18. From the facts as established on record, we are of the view that the ingredients of Exception 4 are satisfied in the instant case. The prosecution has not been able to demonstrate any animosity or premeditation in the actions of the Appellant. Mere presence of a knife on the appellant cannot impute premeditation on his part. PW 1 has stated in his cross examination that Appellant was a 'Bad Character' of Khichripur, hence the possession of a knife can be reasonably attributed to various other factors and not a premeditated intention to cause the death of the deceased. As per the statement of PW-1 there was a quarrel between the appellant and the deceased regarding some money that appellant had loaned to the deceased which he was unable to pay back. It was during this quarrel that the Appellant took out a knife and stabbed the deceased on his chest, which injury proved to be fatal. Further, in the instant case the Appellant inflicted a single stab wound, which clearly appears to be an act done at the spur of the moment without any premeditation. There were no further injuries inflicted on the deceased and hence it cannot be stated that the Appellant had acted in a cruel or unusual manner. Though it cannot be said that whenever the death is on account of a single blow, the offence is one of 'culpable homicide not amounting to murder' and not of 'murder', this fact, when weighed with the other facts and circumstances of the case, becomes a factor in deciding whether the offence falls under the Exceptions to Section 300 IPC.

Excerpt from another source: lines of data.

`src/rtl/sysclk_flash_pkg.sv`:
```
// constants, field layout and state types for clock select and flash wait control
package sysclk_flash_pkg;
  // bus geometry
  localparam int ADDR_W = 8;
  localparam int DATA_W = 32;
  // register byte addresses
  localparam logic [ADDR_W-1:0] ADDR_CLOCK_CTRL = 8'h00;
  localparam logic [ADDR_W-1:0] ADDR_FLASH_WAIT = 8'h04;
  localparam logic [ADDR_W-1:0] ADDR_PE_CMD = 8'h08;
  localparam logic [ADDR_W-1:0] ADDR_STATUS = 8'h0C;
  // clock source select codes
  localparam logic [1:0] SEL_WAKEUP = 2'h0;
  localparam logic [1:0] SEL_RESERVED = 2'h1;
  localparam logic [1:0] SEL_PRESCALE = 2'h2;
  localparam logic [1:0] SEL_DIRECT = 2'h3;
  // clock control fields
  localparam int CC_SEL_LSB = 0;
  localparam int CC_BYPASS_BIT = 2;
  localparam int CC_OSCSRC_BIT = 3;
  localparam int CC_DIV_LSB = 4;
  localparam int DIV_W = 10;
  // flash wait fields
  localparam int FW_COUNT_LSB = 0;
  localparam int FW_COUNT_W = 4;
  localparam int FW_EXT_BIT = 4;
  localparam int FW_SAFE_ACCESS_AFTER_RESET_BIT = 5;
  localparam logic [FW_COUNT_W-1:0] FW_COUNT_RESET = 4'h4;
  // program/erase command fields
  localparam int MOD_COUNT = 5;
  localparam int PE_MASK_LSB = 0;
  localparam int PE_ERASE_BIT = 5;
  localparam logic [MOD_COUNT-1:0] MOD4_MASK = 5'h10;
  // status fields
  localparam int ST_BUSY_BIT = 0;
  localparam int ST_REFUSED_BIT = 1;
  localparam int ST_PROT_BIT = 2;
  localparam int ST_SEL_LSB = 4;
  localparam int ST_BYPASS_BIT = 6;
  localparam int ST_OSCSRC_BIT = 7;
  localparam int ST_DIV_LSB = 8;
  localparam int ST_MODS_LSB = 20;
  // source level vector positions
  localparam int SRC_DIRECT = 0;
  localparam int SRC_CRYSTAL = 1;
  localparam int SRC_INTERNAL = 2;
  localparam int SRC_WAKEUP = 3;
  localparam int SRC_PLL = 4;
  localparam int SRC_COUNT = 5;
  // timing
  localparam int unsigned CLK_PERIOD_NS = 25;
  localparam int unsigned ERASE_TIME_NS = 8_000_000;
  localparam int unsigned PROG_TIME_NS = 3_500_000;
  localparam int unsigned ERASE_CYCLES = ERASE_TIME_NS / CLK_PERIOD_NS;
  localparam int unsigned PROG_CYCLES = PROG_TIME_NS / CLK_PERIOD_NS;
  localparam int TIMER_W = 20;
  // state types
  typedef enum logic [2:0] {FA_IDLE = 3'b001, FA_WAIT = 3'b010, FA_ACK = 3'b100} fa_state_t;
  typedef enum logic [1:0] {PE_IDLE = 2'b01, PE_RUN = 2'b10} pe_state_t;
endpackage : sysclk_flash_pkg

```
`src/rtl/level_sync.sv`:
```
// three-stage input synchroniser that accepts a level once the last two stages agree
`timescale 1ns/1ps
module level_sync #(
  parameter int W = 1
) (
  // clock and reset
  input wire logic sys_clk,
  input wire logic nrst,
  // raw and settled levels
  input wire logic [W-1:0] raw,
  output logic [W-1:0] level
);
  logic [W-1:0] ff1; // first stage, read only by ff2
  logic [W-1:0] ff2; // second stage
  logic [W-1:0] ff3; // third stage

  // shift chain
  always_ff @(posedge sys_clk or negedge nrst) begin
    if (!nrst) begin
      ff1 <= '0;
      ff2 <= '0;
      ff3 <= '0;
    end else begin
      ff1 <= raw;
      ff2 <= ff1;
      ff3 <= ff2;
    end
  end

  // accept a bit only when stages two and three agree
  always_ff @(posedge sys_clk or negedge nrst) begin
    if (!nrst) begin
      level <= '0;
    end else begin
      level <= (ff2 & ~(ff2 ^ ff3)) | (level & (ff2 ^ ff3));
    end
  end
endmodule : level_sync

```
`src/rtl/sysclk_select_flash_wait.sv`:
```
// system clock source selection, prescaler and flash wait/program-erase control
//
// Register access over APB and the placing of the registers are this design's own decisions.
`timescale 1ns/1ps
module sysclk_select_flash_wait
  import sysclk_flash_pkg::*;
#(
  parameter int unsigned ERASE_COUNT = ERASE_CYCLES,
  parameter int unsigned PROG_COUNT = PROG_CYCLES,
  parameter int unsigned OVERHEAD_COUNT = 2
) (
  // clock and reset
  input wire logic sys_clk,
  input wire logic nrst,
  // apb slave
  input wire logic psel,
  input wire logic penable,
  input wire logic pwrite,
  input wire logic [ADDR_W-1:0] paddr,
  input wire logic [DATA_W-1:0] pwdata,
  output logic [DATA_W-1:0] prdata,
  output logic pready,
  output logic pslverr,
  // clock source pins
  input wire logic direct_clock_input,
  input wire logic crystal_input,
  input wire logic internal_clock,
  input wire logic wakeup_clock,
  input wire logic pll_clock,
  // generated clock and loop control
  output logic sysclk_out,
  output logic pll_enable,
  // flash access port
  input wire logic flash_req,
  input wire logic flash_seq,
  input wire logic flash_cached,
  input wire logic cache_hit,
  output logic flash_ack,
  // program/erase side
  input wire logic [MOD_COUNT-1:0] flash_read_modules,
  output logic [MOD_COUNT-1:0] pe_modules,
  output logic pe_busy,
  output logic pe_done,
  output logic flash_protect_active
);
  logic [SRC_COUNT-1:0] src_lvl; // settled source levels
  logic [1:0] clock_source_select; // requested source
  logic oscillator_bypass; // requested bypass
  logic osc_source; // 1 internal, 0 crystal
  logic [DIV_W-1:0] prescaler_divider_field; // requested divider
  logic [1:0] act_sel; // source in use
  logic act_bypass; // bypass in use
  logic act_src; // oscillator in use
  logic [DIV_W-1:0] act_div; // divider in use
  logic [DIV_W-1:0] div_cnt; // oscillator edge counter
  logic prev_lvl; // previous source level
  logic [FW_COUNT_W-1:0] flash_wait_count; // access wait states
  logic flash_wait_extension; // extra wait state
  logic safe_access_after_reset; // safe default after reset
  logic pe_refused; // sticky refusal flag
  logic pe_erase; // running op is erase
  logic [TIMER_W-1:0] pe_timer; // op countdown
  logic [FW_COUNT_W:0] wait_cnt; // access wait countdown
  fa_state_t fa_state; // access state
  fa_state_t next_fa_state;
  pe_state_t pe_state; // program/erase state

  // source pins settle through three stages
  level_sync #(.W(SRC_COUNT)) u_sync (
    .sys_clk(sys_clk),
    .nrst(nrst),
    .raw({pll_clock, wakeup_clock, internal_clock, crystal_input, direct_clock_input}),
    .level(src_lvl)
  );

  // source level for a given selection
  function automatic logic pick_src(input logic [1:0] sel, input logic byp, input logic osrc,
                                    input logic [SRC_COUNT-1:0] lv);
    logic r;
    r = 1'b0;
    unique case (sel)
      SEL_DIRECT: r = lv[SRC_DIRECT];
      SEL_WAKEUP: r = lv[SRC_WAKEUP];
      SEL_PRESCALE: r = byp ? (osrc ? lv[SRC_INTERNAL] : lv[SRC_CRYSTAL]) : lv[SRC_PLL];
      default: r = 1'b0;
    endcase
    return r;
  endfunction : pick_src

  // apb decode
  logic access; // access phase
  logic wr_en; // write takes effect
  logic mapped; // address hits a register
  logic [DATA_W-1:0] rd_mux; // read value
  assign access = psel & penable;
  assign wr_en = access & pready & pwrite;
  assign mapped = (paddr == ADDR_CLOCK_CTRL) || (paddr == ADDR_FLASH_WAIT) ||
                  (paddr == ADDR_PE_CMD) || (paddr == ADDR_STATUS);

  // read multiplexer, reserved bits zero
  always_comb begin
    rd_mux = '0;
    if (paddr == ADDR_CLOCK_CTRL) begin
      rd_mux[CC_SEL_LSB +: 2] = clock_source_select;
      rd_mux[CC_BYPASS_BIT] = oscillator_bypass;
      rd_mux[CC_OSCSRC_BIT] = osc_source;
      rd_mux[CC_DIV_LSB +: DIV_W] = prescaler_divider_field;
    end else if (paddr == ADDR_FLASH_WAIT) begin
      rd_mux[FW_COUNT_LSB +: FW_COUNT_W] = flash_wait_count;
      rd_mux[FW_EXT_BIT] = flash_wait_extension;
      rd_mux[FW_SAFE_ACCESS_AFTER_RESET_BIT] = safe_access_after_reset;
    end else if (paddr == ADDR_STATUS) begin
      rd_mux[ST_BUSY_BIT] = pe_busy;
      rd_mux[ST_REFUSED_BIT] = pe_refused;
      rd_mux[ST_PROT_BIT] = flash_protect_active;
      rd_mux[ST_SEL_LSB +: 2] = act_sel;
      rd_mux[ST_BYPASS_BIT] = act_bypass;
      rd_mux[ST_OSCSRC_BIT] = act_src;
      rd_mux[ST_DIV_LSB +: DIV_W] = act_div;
      rd_mux[ST_MODS_LSB +: MOD_COUNT] = pe_modules;
    end
  end

  // one wait cycle, registered answer
  always_ff @(posedge sys_clk or negedge nrst) begin
    if (!nrst) begin
      pready <= 1'b0;
      pslverr <= 1'b0;
      prdata <= '0;
    end else if (access && !pready) begin
      pready <= 1'b1;
      pslverr <= !mapped;
      prdata <= pwrite ? '0 : rd_mux;
    end else begin
      pready <= 1'b0;
      pslverr <= 1'b0;
      prdata <= '0;
    end
  end

  // clock control register
  always_ff @(posedge sys_clk or negedge nrst) begin
    if (!nrst) begin
      clock_source_select <= SEL_WAKEUP;
      oscillator_bypass <= 1'b0;
      osc_source <= 1'b0;
      prescaler_divider_field <= '0;
    end else if (wr_en && paddr == ADDR_CLOCK_CTRL) begin
      clock_source_select <= pwdata[CC_SEL_LSB +: 2];
      oscillator_bypass <= pwdata[CC_BYPASS_BIT];
      osc_source <= pwdata[CC_OSCSRC_BIT];
      prescaler_divider_field <= pwdata[CC_DIV_LSB +: DIV_W];
    end
  end

  // flash wait register; software picks values for the frequency
  always_ff @(posedge sys_clk or negedge nrst) begin
    if (!nrst) begin
      flash_wait_count <= FW_COUNT_RESET;
      flash_wait_extension <= 1'b0;
      safe_access_after_reset <= 1'b0;
    end else if (wr_en && paddr == ADDR_FLASH_WAIT) begin
      flash_wait_count <= pwdata[FW_COUNT_LSB +: FW_COUNT_W];
      flash_wait_extension <= pwdata[FW_EXT_BIT];
      safe_access_after_reset <= pwdata[FW_SAFE_ACCESS_AFTER_RESET_BIT];
    end
  end

  // clock switching terms
  logic cur_lvl; // active source level
  logic new_lvl; // requested source level
  logic prescaled; // active path divides
  logic new_div; // requested path divides
  logic pending; // request differs from active
  logic switch_now; // safe moment to switch
  logic rise; // oscillator rising edge
  logic [DIV_W-1:0] next_cnt; // edge counter next
  logic [DIV_W:0] half; // high phase length
  assign cur_lvl = pick_src(act_sel, act_bypass, act_src, src_lvl);
  assign new_lvl = pick_src(clock_source_select, oscillator_bypass, osc_source, src_lvl);
  assign prescaled = (act_sel == SEL_PRESCALE) && act_bypass && (act_div != '0);
  assign new_div = (clock_source_select == SEL_PRESCALE) && oscillator_bypass && (prescaler_divider_field != '0);
  assign pending = {clock_source_select, oscillator_bypass, osc_source, prescaler_divider_field} !=
                   {act_sel, act_bypass, act_src, act_div};
  assign switch_now = pending && (clock_source_select != SEL_RESERVED) && !sysclk_out &&
                      (new_div || !new_lvl);
  assign rise = cur_lvl && !prev_lvl;
  assign next_cnt = (div_cnt == act_div) ? '0 : div_cnt + 1'b1;
  assign half = ({1'b0, act_div} + (DIV_W+1)'(2)) >> 1;

  // active configuration follows request only at a low phase
  always_ff @(posedge sys_clk or negedge nrst) begin
    if (!nrst) begin
      act_sel <= SEL_WAKEUP;
      act_bypass <= 1'b0;
      act_src <= 1'b0;
      act_div <= '0;
    end else if (switch_now) begin
      act_sel <= clock_source_select;
      act_bypass <= oscillator_bypass;
      act_src <= osc_source;
      act_div <= prescaler_divider_field;
    end
  end

  // edge counter and source history
  always_ff @(posedge sys_clk or negedge nrst) begin
    if (!nrst) begin
      div_cnt <= '0;
      prev_lvl <= 1'b0;
    end else if (switch_now) begin
      div_cnt <= prescaler_divider_field; // start at end of a period, output low
      prev_lvl <= new_lvl;
    end else begin
      prev_lvl <= cur_lvl;
      if (rise) begin
        div_cnt <= next_cnt;
      end
    end
  end

  // generated clock and loop enable
  always_ff @(posedge sys_clk or negedge nrst) begin
    if (!nrst) begin
      sysclk_out <= 1'b0;
      pll_enable <= 1'b0;
    end else begin
      pll_enable <= (act_sel == SEL_PRESCALE) && !act_bypass;
      if (switch_now) begin
        sysclk_out <= 1'b0;
      end else if (!prescaled) begin
        sysclk_out <= cur_lvl;
      end else if (rise) begin
        sysclk_out <= {1'b0, next_cnt} < half;
      end
    end
  end

  // access wait selection
  logic [FW_COUNT_W:0] req_wait; // waits for a new access
  always_comb begin
    if (flash_cached) begin
      req_wait = cache_hit ? '0 : (FW_COUNT_W+1)'(1);
    end else if (flash_seq) begin
      req_wait = '0;
    end else begin
      req_wait = {1'b0, flash_wait_count} + {{FW_COUNT_W{1'b0}}, flash_wait_extension};
    end
  end

  // access state machine next state
  always_comb begin
    next_fa_state = fa_state;
    unique case (fa_state)
      FA_IDLE: if (flash_req) next_fa_state = (req_wait == '0) ? FA_ACK : FA_WAIT;
      FA_WAIT: if (wait_cnt == (FW_COUNT_W+1)'(1)) next_fa_state = FA_ACK;
      FA_ACK: next_fa_state = FA_IDLE;
      default: next_fa_state = FA_IDLE;
    endcase
  end

  // access state, countdown and acknowledge
  always_ff @(posedge sys_clk or negedge nrst) begin
    if (!nrst) begin
      fa_state <= FA_IDLE;
      wait_cnt <= '0;
      flash_ack <= 1'b0;
    end else begin
      fa_state <= next_fa_state;
      flash_ack <= next_fa_state == FA_ACK;
      if (fa_state == FA_IDLE) begin
        wait_cnt <= req_wait;
      end else if (fa_state == FA_WAIT) begin
        wait_cnt <= wait_cnt - 1'b1;
      end
    end
  end

  // program/erase admission
  logic pe_wr; // command written
  logic [MOD_COUNT-1:0] cmd_mask; // requested modules
  logic pe_ok; // command admissible
  assign pe_wr = wr_en && paddr == ADDR_PE_CMD;
  assign cmd_mask = pwdata[PE_MASK_LSB +: MOD_COUNT];
  assign pe_ok = (pe_state == PE_IDLE) && (cmd_mask != '0) && ((cmd_mask & flash_read_modules) == '0) &&
                 (($countones(flash_read_modules) <= 1) || (cmd_mask == MOD4_MASK));

  // program/erase engine
  always_ff @(posedge sys_clk or negedge nrst) begin
    if (!nrst) begin
      pe_state <= PE_IDLE;
      pe_timer <= '0;
      pe_modules <= '0;
      pe_erase <= 1'b0;
      pe_busy <= 1'b0;
      pe_done <= 1'b0;
    end else begin
      pe_done <= 1'b0;
      unique case (pe_state)
        PE_IDLE: begin
          if (pe_wr && pe_ok) begin
            pe_state <= PE_RUN;
            pe_busy <= 1'b1;
            pe_modules <= cmd_mask;
            pe_erase <= pwdata[PE_ERASE_BIT];
            pe_timer <= pwdata[PE_ERASE_BIT] ? TIMER_W'(ERASE_COUNT + OVERHEAD_COUNT) :
                                               TIMER_W'(PROG_COUNT + OVERHEAD_COUNT);
          end
        end
        PE_RUN: begin
          if (pe_timer == TIMER_W'(1)) begin
            pe_state <= PE_IDLE;
            pe_busy <= 1'b0;
            pe_done <= 1'b1;
            pe_modules <= '0;
          end
          pe_timer <= pe_timer - 1'b1;
        end
      endcase
    end
  end

  // refusal flag: set wins over write-one clear
  always_ff @(posedge sys_clk or negedge nrst) begin
    if (!nrst) begin
      pe_refused <= 1'b0;
    end else if (pe_wr && !pe_ok) begin
      pe_refused <= 1'b1;
    end else if (wr_en && paddr == ADDR_STATUS && pwdata[ST_REFUSED_BIT]) begin
      pe_refused <= 1'b0;
    end
  end

  // no protection mechanism exists: delivered unprotected
  always_ff @(posedge sys_clk or negedge nrst) begin
    if (!nrst) begin
      flash_protect_active <= 1'b0;
    end else begin
      flash_protect_active <= 1'b0;
    end
  end
endmodule : sysclk_select_flash_wait

```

19. Hence, the facts before us do not point to a calculated or pre- meditated intent on part of the Appellant to kill the deceased. Clearly, this is not a case for conviction under Section 302 IPC. In view of the contentions put forth before us and the factual background, we find that Exception 4 to Section 300 would be applicable to the present case. It would, therefore, be appropriate to convict the accused under Section 304 Part I IPC.

20. In view of the above discussion, the Appeal is entitled to succeed in part. The appellant's conviction under Section 302, IPC is altered to Section 304 Part I, IPC. His sentence is therefore modified; instead of life imprisonment, he shall serve rigorous imprisonment for ten years. The sentence of fine is also modified to the extent that fine of ` 1 lakh is reduced to ` 50,000/- and in default of payment of fine, he shall undergo SI for three months.

21. The Appeal is allowed in above terms.

22. A copy of the order be sent through the Jail Superintendent for information and updation of the record.

23. Trial Court Record be sent back along with copy of this order.